----- INPUT MATERIAL
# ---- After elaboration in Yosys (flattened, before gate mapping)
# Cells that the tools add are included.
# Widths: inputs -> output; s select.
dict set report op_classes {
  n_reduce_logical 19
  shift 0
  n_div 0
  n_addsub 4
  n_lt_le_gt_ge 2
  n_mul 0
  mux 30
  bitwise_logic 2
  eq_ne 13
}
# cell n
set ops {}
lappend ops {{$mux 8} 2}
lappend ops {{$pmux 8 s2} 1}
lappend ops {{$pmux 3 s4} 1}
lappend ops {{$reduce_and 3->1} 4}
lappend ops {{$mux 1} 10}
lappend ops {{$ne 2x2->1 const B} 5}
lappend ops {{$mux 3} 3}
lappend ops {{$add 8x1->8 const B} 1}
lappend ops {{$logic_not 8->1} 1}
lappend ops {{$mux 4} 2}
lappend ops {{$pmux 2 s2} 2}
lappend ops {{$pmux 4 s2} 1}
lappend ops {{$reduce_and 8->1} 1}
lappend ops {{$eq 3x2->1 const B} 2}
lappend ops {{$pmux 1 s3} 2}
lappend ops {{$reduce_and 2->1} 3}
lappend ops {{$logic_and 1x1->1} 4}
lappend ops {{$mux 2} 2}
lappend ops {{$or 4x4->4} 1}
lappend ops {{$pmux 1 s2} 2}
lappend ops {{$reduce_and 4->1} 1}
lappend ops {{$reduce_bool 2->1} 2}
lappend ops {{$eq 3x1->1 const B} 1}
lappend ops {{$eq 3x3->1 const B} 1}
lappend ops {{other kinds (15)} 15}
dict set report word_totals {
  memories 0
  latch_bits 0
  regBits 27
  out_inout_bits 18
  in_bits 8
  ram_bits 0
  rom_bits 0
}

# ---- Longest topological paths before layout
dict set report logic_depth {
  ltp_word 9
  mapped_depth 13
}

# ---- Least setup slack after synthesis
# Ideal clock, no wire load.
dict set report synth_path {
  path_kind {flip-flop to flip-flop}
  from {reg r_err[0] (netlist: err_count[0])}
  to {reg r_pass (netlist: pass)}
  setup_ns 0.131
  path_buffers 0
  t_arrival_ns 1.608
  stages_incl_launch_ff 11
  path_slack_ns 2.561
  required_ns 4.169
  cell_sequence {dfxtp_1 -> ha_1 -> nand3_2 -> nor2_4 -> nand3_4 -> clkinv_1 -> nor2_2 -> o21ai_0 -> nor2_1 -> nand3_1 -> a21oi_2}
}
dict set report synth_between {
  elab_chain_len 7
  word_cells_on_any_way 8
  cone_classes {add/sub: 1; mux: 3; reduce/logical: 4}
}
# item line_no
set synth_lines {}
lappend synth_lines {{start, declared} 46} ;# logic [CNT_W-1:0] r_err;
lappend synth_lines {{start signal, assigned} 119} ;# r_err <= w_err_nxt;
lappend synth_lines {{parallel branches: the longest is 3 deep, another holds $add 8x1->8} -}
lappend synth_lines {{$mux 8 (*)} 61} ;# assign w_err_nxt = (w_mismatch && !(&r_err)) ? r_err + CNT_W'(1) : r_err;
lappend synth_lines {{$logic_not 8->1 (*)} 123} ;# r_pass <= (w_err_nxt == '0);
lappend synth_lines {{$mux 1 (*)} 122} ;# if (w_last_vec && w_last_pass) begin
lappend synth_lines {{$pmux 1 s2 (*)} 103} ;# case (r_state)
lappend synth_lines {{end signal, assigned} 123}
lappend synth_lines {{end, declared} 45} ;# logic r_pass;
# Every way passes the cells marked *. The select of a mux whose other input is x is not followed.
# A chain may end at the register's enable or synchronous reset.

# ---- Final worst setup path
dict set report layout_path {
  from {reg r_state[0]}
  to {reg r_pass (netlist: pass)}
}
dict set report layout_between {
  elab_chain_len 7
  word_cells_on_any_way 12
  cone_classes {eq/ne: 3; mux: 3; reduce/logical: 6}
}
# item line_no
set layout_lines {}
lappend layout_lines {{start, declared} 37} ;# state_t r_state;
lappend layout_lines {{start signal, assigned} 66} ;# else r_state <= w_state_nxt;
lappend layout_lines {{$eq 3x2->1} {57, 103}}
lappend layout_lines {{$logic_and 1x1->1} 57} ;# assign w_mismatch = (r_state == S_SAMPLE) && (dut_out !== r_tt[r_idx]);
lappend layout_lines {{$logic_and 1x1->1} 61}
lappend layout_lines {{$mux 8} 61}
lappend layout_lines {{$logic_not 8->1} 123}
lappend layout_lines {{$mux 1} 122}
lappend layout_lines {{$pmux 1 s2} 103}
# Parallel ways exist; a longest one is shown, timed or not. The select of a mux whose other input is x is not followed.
`src/rtl/neo_irq_ctrl_if.sv`:
```
// CPU-side bus bundle seen by the interrupt controller: the 68k strobes,
// address and low data bits it snoops, and the IPL lines it drives back.
interface neo_irq_ctrl_if;
  logic        nAS;
  logic        M68K_RW;
  logic        nLDS;
  logic [23:1] M68K_ADDR;
  logic [2:0]  M68K_DATA;
  logic        IPL1;
  logic        IPL0;

  // CPU side: drives the bus, receives the interrupt level
  modport master (
    output nAS, M68K_RW, nLDS, M68K_ADDR, M68K_DATA,
    input  IPL1, IPL0
  );

  // Controller side: snoops the bus, drives the interrupt level
  modport slave (
    input  nAS, M68K_RW, nLDS, M68K_ADDR, M68K_DATA,
    output IPL1, IPL0
  );
endinterface : neo_irq_ctrl_if

```
`src/rtl/neo_irq_ctrl.sv`:
```
// Interrupt controller for the 68k: latches VBlank (lvl1), timer (lvl2) and
// cold-boot (lvl3) requests, presents the highest pending level active-low on
// IPL1/IPL0 and clears levels when software writes the low byte of REG_IRQACK.
module neo_irq_ctrl #(
  parameter logic [23:1] ACK_ADDR = 23'h1E0006,
  parameter bit          COLD_IRQ = 1'b1
) (
  input  logic          CLK_68KCLK,
  input  logic          RESET,
  input  logic          VBL_PULSE,
  input  logic          TMR_PULSE,
  input  logic          VBL_EN,
  input  logic          TMR_EN,
  neo_irq_ctrl_if.slave cpu_bus,
  output logic [2:0]    PENDING
);

  logic [2:0] pend_q, pend_d;
  logic [1:0] ipl_q, ipl_d;
  logic       armed_q, armed_d;
  logic       boot_q;
  logic       ack_hit;
  logic [2:0] set_vec;
  logic [2:0] clr_vec;

  // Decode an acknowledge write; armed_q makes it one-shot per bus cycle so
  // wait-stated writes clear only on the first edge of the cycle.
  always_comb begin
    // NOTE: every signal written here gets a default first so no latch is inferred.
    ack_hit = 1'b0;
    clr_vec = 3'b000;
    armed_d = armed_q;
    if (!cpu_bus.nAS && !cpu_bus.M68K_RW && !cpu_bus.nLDS &&
        (cpu_bus.M68K_ADDR == ACK_ADDR) && armed_q) begin
      ack_hit = 1'b1;
      // DATA[2] acks lvl1, DATA[1] lvl2, DATA[0] lvl3
      clr_vec = {cpu_bus.M68K_DATA[0], cpu_bus.M68K_DATA[1], cpu_bus.M68K_DATA[2]};
    end
    if (cpu_bus.nAS)  armed_d = 1'b1;
    else if (ack_hit) armed_d = 1'b0;
  end

  // Combine new requests with acknowledges; a set on the same edge beats the clear
  always_comb begin
    set_vec = {boot_q & COLD_IRQ, TMR_PULSE & TMR_EN, VBL_PULSE & VBL_EN};
    pend_d  = (pend_q & ~clr_vec) | set_vec;
  end

  // Priority-encode the currently registered pending flags into active-low IPL
  always_comb begin
    ipl_d = 2'b11;
    if      (pend_q[2]) ipl_d = 2'b00;
    else if (pend_q[1]) ipl_d = 2'b01;
    else if (pend_q[0]) ipl_d = 2'b10;
  end

  // State registers; boot_q marks the first edge after reset for the cold-boot request
  always_ff @(posedge CLK_68KCLK) begin
    // NOTE: sequential state uses non-blocking assignments so all registers update together.
    if (RESET) begin
      pend_q  <= 3'b000;
      ipl_q   <= 2'b11;
      armed_q <= 1'b1;
      boot_q  <= 1'b1;
    end else begin
      pend_q  <= pend_d;
      ipl_q   <= ipl_d;
      armed_q <= armed_d;
      boot_q  <= 1'b0;
    end
  end

  assign PENDING      = pend_q;
  assign cpu_bus.IPL1 = ipl_q[1];
  assign cpu_bus.IPL0 = ipl_q[0];

endmodule : neo_irq_ctrl

```
`src/flat_wrapper.sv`:
```
// flat-port wrapper written by rule: the top's interface ports become plain ports
module neo_irq_ctrl_flat 
#(
  parameter logic [23:1] ACK_ADDR = 23'h1E0006,
  parameter bit          COLD_IRQ = 1'b1
)
  (CLK_68KCLK, RESET, VBL_PULSE, TMR_PULSE, VBL_EN, TMR_EN, PENDING, cpu_bus_nAS, cpu_bus_M68K_RW, cpu_bus_nLDS, cpu_bus_M68K_ADDR, cpu_bus_M68K_DATA, cpu_bus_IPL1, cpu_bus_IPL0);
  neo_irq_ctrl_if cpu_bus_i ();
  input  logic CLK_68KCLK;
  input  logic RESET;
  input  logic VBL_PULSE;
  input  logic TMR_PULSE;
  input  logic VBL_EN;
  input  logic TMR_EN;
  output logic [2:0] PENDING;
  input wire logic [$bits(cpu_bus_i.nAS)-1:0] cpu_bus_nAS;
  input wire logic [$bits(cpu_bus_i.M68K_RW)-1:0] cpu_bus_M68K_RW;
  input wire logic [$bits(cpu_bus_i.nLDS)-1:0] cpu_bus_nLDS;
  input wire logic [$bits(cpu_bus_i.M68K_ADDR)-1:0] cpu_bus_M68K_ADDR;
  input wire logic [$bits(cpu_bus_i.M68K_DATA)-1:0] cpu_bus_M68K_DATA;
  output wire logic [$bits(cpu_bus_i.IPL1)-1:0] cpu_bus_IPL1;
  output wire logic [$bits(cpu_bus_i.IPL0)-1:0] cpu_bus_IPL0;
  assign cpu_bus_i.nAS = cpu_bus_nAS;
  assign cpu_bus_i.M68K_RW = cpu_bus_M68K_RW;
  assign cpu_bus_i.nLDS = cpu_bus_nLDS;
  assign cpu_bus_i.M68K_ADDR = cpu_bus_M68K_ADDR;
  assign cpu_bus_i.M68K_DATA = cpu_bus_M68K_DATA;
  assign cpu_bus_IPL1 = cpu_bus_i.IPL1;
  assign cpu_bus_IPL0 = cpu_bus_i.IPL0;
  neo_irq_ctrl #(.ACK_ADDR(ACK_ADDR), .COLD_IRQ(COLD_IRQ)) u_core (.CLK_68KCLK(CLK_68KCLK), .RESET(RESET), .VBL_PULSE(VBL_PULSE), .TMR_PULSE(TMR_PULSE), .VBL_EN(VBL_EN), .TMR_EN(TMR_EN), .cpu_bus(cpu_bus_i), .PENDING(PENDING));
endmodule
```
`config.mk`:
```
export PLATFORM = sky130hd
export DESIGN_NAME = neo_irq_ctrl_flat
export DESIGN_NICKNAME = d
export VERILOG_FILES = /design/src/rtl/neo_irq_ctrl_if.sv /design/src/rtl/neo_irq_ctrl.sv /design/src/flat_wrapper.sv
export SDC_FILE = /design/constraint.sdc
export NUM_CORES = 1
export LEC_CHECK = 0
export ABC_AREA = 1
export BUFFER_PORTS_ARGS = -buffer_cell sky130_fd_sc_hd__buf_2
export CAP_MARGIN = 20
export CORE_AREA = 4 4 41 43
export CTS_BUF_LIST = sky130_fd_sc_hd__clkbuf_4 sky130_fd_sc_hd__clkbuf_8
export CTS_CLUSTER_DIAMETER = 50
export DETAILED_ROUTE_END_ITERATION = 10
export DIE_AREA = 0 0 45 47
export PLACE_DENSITY = 0.72
export REMOVE_ABC_BUFFERS = 1
export SLEW_MARGIN = 20
export SYNTH_ARGS = -nofsm -noshare
export SYNTH_HDL_FRONTEND = slang
export SYNTH_SLANG_ARGS = --single-unit
```
`constraint.sdc`:
```
create_clock -name CLK_68KCLK -period 2.5 [get_ports CLK_68KCLK]
set_input_delay 0.375 -clock CLK_68KCLK [delete_from_list [all_inputs] [get_ports CLK_68KCLK]]
set_output_delay 0.375 -clock CLK_68KCLK [all_outputs]
set_load 0.05 [all_outputs]
```
==> impl_metrics.tcl <==
set metrics [dict create \
    grt_usage_pct 10.4 \
    slowest_delay_ps 360 \
    stdcell_count 119 \
    finalMaxSlewViolations 0 \
    cts-root-buf "clkbuf_4" \
    die_h_um 47 \
    min_period_ps 1260 \
    status "complete, no violations" \
    synthSimpleGateAreaFrac_pct 39.4 \
    cts_tree "done" \
    worst-path-buf-inv 1 \
    vias 482 \
    max_freq_mhz 793 \
    critPathCaptureType "output port" \
    hold_buffers 0 \
    critPathSlowestCell "dfxtp_1" \
    p_clk_share_pct 37.3 \
    clk_latency_ps 250 \
    cts_buffers 3 \
    grt_overflow 0 \
    ir_drop_mv 0.401 \
    path_cells "buf_2" \
    clock_skew_ps 3.26 \
    core_area_mm2 0.00130 \
    final_util_pct 46.8 \
    placedCellCount 115 \
    area_delta_synth_final_pct 66.8 \
    r2r-start "u_core.armed_q$_SDFFE_PP1N_" \
    worstPathMaxFanout 4 \
    htreeDepth 1 \
    synth-seq-cells 7 \
    finalCritPeriodShare_pct 50.5 \
    grt_pass1_wl_um 1560 \
    hpwl_um 890 \
    pin_count 40 \
    slew_headroom_pct 83.6 \
    p_per_area_mw_per_mm2 498 \
    fin_hold_ws_ps 287 \
    start_kind "flop" \
    synth_top_family_by_area "simple AND/OR/NAND/NOR gates" \
    drt-vias-per-instance 4.05 \
    p_int_uw 220 \
    cp.arrival_ps 890 \
    p_comb_share_pct 22.6 \
    cts.sinks 7 \
    finalHoldViolations 0 \
    cts_resized 0 \
    tns_ps 0 \
    crit_family "flip-flops" \
    final_layout_size_suffix_gt1_share_pct 43.3 \
    synth-adder-area-share_pct 0 \
    synth_area_per_cell_um2 5.99 \
    worst_slew_pin_slew_ps 246 \
    grt_max_degree 6 \
    clk_pin_slew_ps 50 \
    critical_path_required_ps 2120 \
    seq_power_share_pct 40.0 \
    ant_nets 0 \
    route.top_layer_used "met3" \
    rows 13 \
    synth_xor_area_share_pct 0 \
    yosysSeqAreaShare_pct 38.4 \
    hp-start "RESET" \
    rsz0062_at_grt "no" \
    diodes 0 \
    setup_viol 0 \
    yosysWarnings 0 \
    wl_per_cell_um 8.56 \
    nets 140 \
    regArea_um2 140 \
    io_buffers 39 \
    synth_mux_area_share_pct 0 \
    layout_common_cells "39 x buf_2, 16 x nand2_1, 15 x inv_1" \
    crit_path_start "u_core.PENDING[1]$_SDFF_PP0_" \
    route.detailed.drc 0 \
    syn_inst 61 \
    die_area_mm2 0.00212 \
    yosysUniqueCellTypes 10 \
    post-cts-setup-buffers 0 \
    n_fill_cell 148 \
    die_x_um 45 \
    routed_wl_um 1020 \
    dr_wl_met2_um 492 \
    synth_compound_area_share_pct 6.85 \
    multi_input_area_um2 169 \
    grt_pass1_vias 451 \
    drv_cap 0 \
    antenna_found_initial 0 \
    dr.pass1.iters 2 \
    switchingPower_uw 83.9 \
    drtIter0Drc 3 \
    wl_met3_um 158 \
    netSwitchingFraction_pct 27.7 \
    wl_met1_um 368 \
    syn_area_um2 365 \
    gp_congestion 0.648 \
    worstHoldPathType "input pin to flop" \
    setup.worst_path.class "flop to output port" \
    leakage_uw 0.000369 \
    start_util_pct 28.1 \
    p_total_uw 303 \
    cts.path.max_buffers 2 \
    mostFrequentLayoutCell "buf_2" \
]
-- per-layer routing --
metal | vias up | track usage (%)
met4 | 0 | 3.51
met3 | 0 | 6.90
met2 | 26 | 17.8
li1 | 267 | -
met1 | 189 | 10.1
met5 | - | 0
-- registers in the layout (all words and copies together), names as in the netlist --
| signal | cells |
|---|---|
| u_core.ipl_q | 2 |
| u_core.PENDING | 3 |
| u_core.boot_q | 1 |
| u_core.armed_q | 1 |
-- kinds of logic (layout without fill, tap and decap cells) --
family | count (synthesis) | in the layout
AND/OR/NAND/NOR | 34 | 34
buffers and inverters | 15 | 58
flip-flops | 7 | 7
AO/OA/AOI/OAI | 5 | 5
-- final timing paths --
path	endpoint	slack, ps	cells past startpoint
min	u_core.boot_q$_DFF_P_	290	1
max reg2reg	u_core.PENDING[2]$_SDFF_PP0_	1780	3
max	PENDING[1]	1240	1
min reg2reg	u_core.PENDING[2]$_SDFF_PP0_	430	2
-- final cells by class --
type | instances | area share [%]
Clock buffer | 4 | 4.93
Inverter | 15 | 9.24
Multi-Input combinational cell | 39 | 27.7
Sequential cell | 7 | 23.0
Tap cell | 15 | 3.08
Timing Repair Buffer | 39 | 32.0
-- through the flow --
step	instance area [um^2]	worst slack, ps
floorplan	365	1440
global placement	579	1280
detailed placement	579	1240
CTS	609	1220
global route	609	1190
finish	609	1240
-- power by group through the flow --
stage                     Sequential [uW]  Combinational (uW)  Clock [uW]
after floorplan                       144                14.9           0
after global placement                124                67.8           0
after detailed placement              124                69.3           0
after CTS                             122                69.5         119
after global routing                  122                76.4         125
final                                 121                68.7         113
-- Yosys cell counts --
master	number	area [um^2]
o21ai_0	2	10.0
inv_1	15	56.3
nand2_2	1	6.26
dfxtp_1	7	140
nor2_1	10	37.5
nand3_1	3	15.0
nand2_1	16	60.1
a21oi_1	3	15.0
nor2_2	1	6.26
nand4_1	3	18.8
Power figures use the tool's default switching activity.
----------
◆ **WHAT TO DO**: Find the string "pmux" in the entries above and return each line that holds it.

◆ **EXPECTED ANSWER**:
lappend ops {{$pmux 8 s2} 1}
lappend ops {{$pmux 3 s4} 1}
lappend ops {{$pmux 2 s2} 2}
lappend ops {{$pmux 4 s2} 1}
lappend ops {{$pmux 1 s3} 2}
lappend ops {{$pmux 1 s2} 2}
lappend synth_lines {{$pmux 1 s2 (*)} 103} ;# case (r_state)
lappend layout_lines {{$pmux 1 s2} 103}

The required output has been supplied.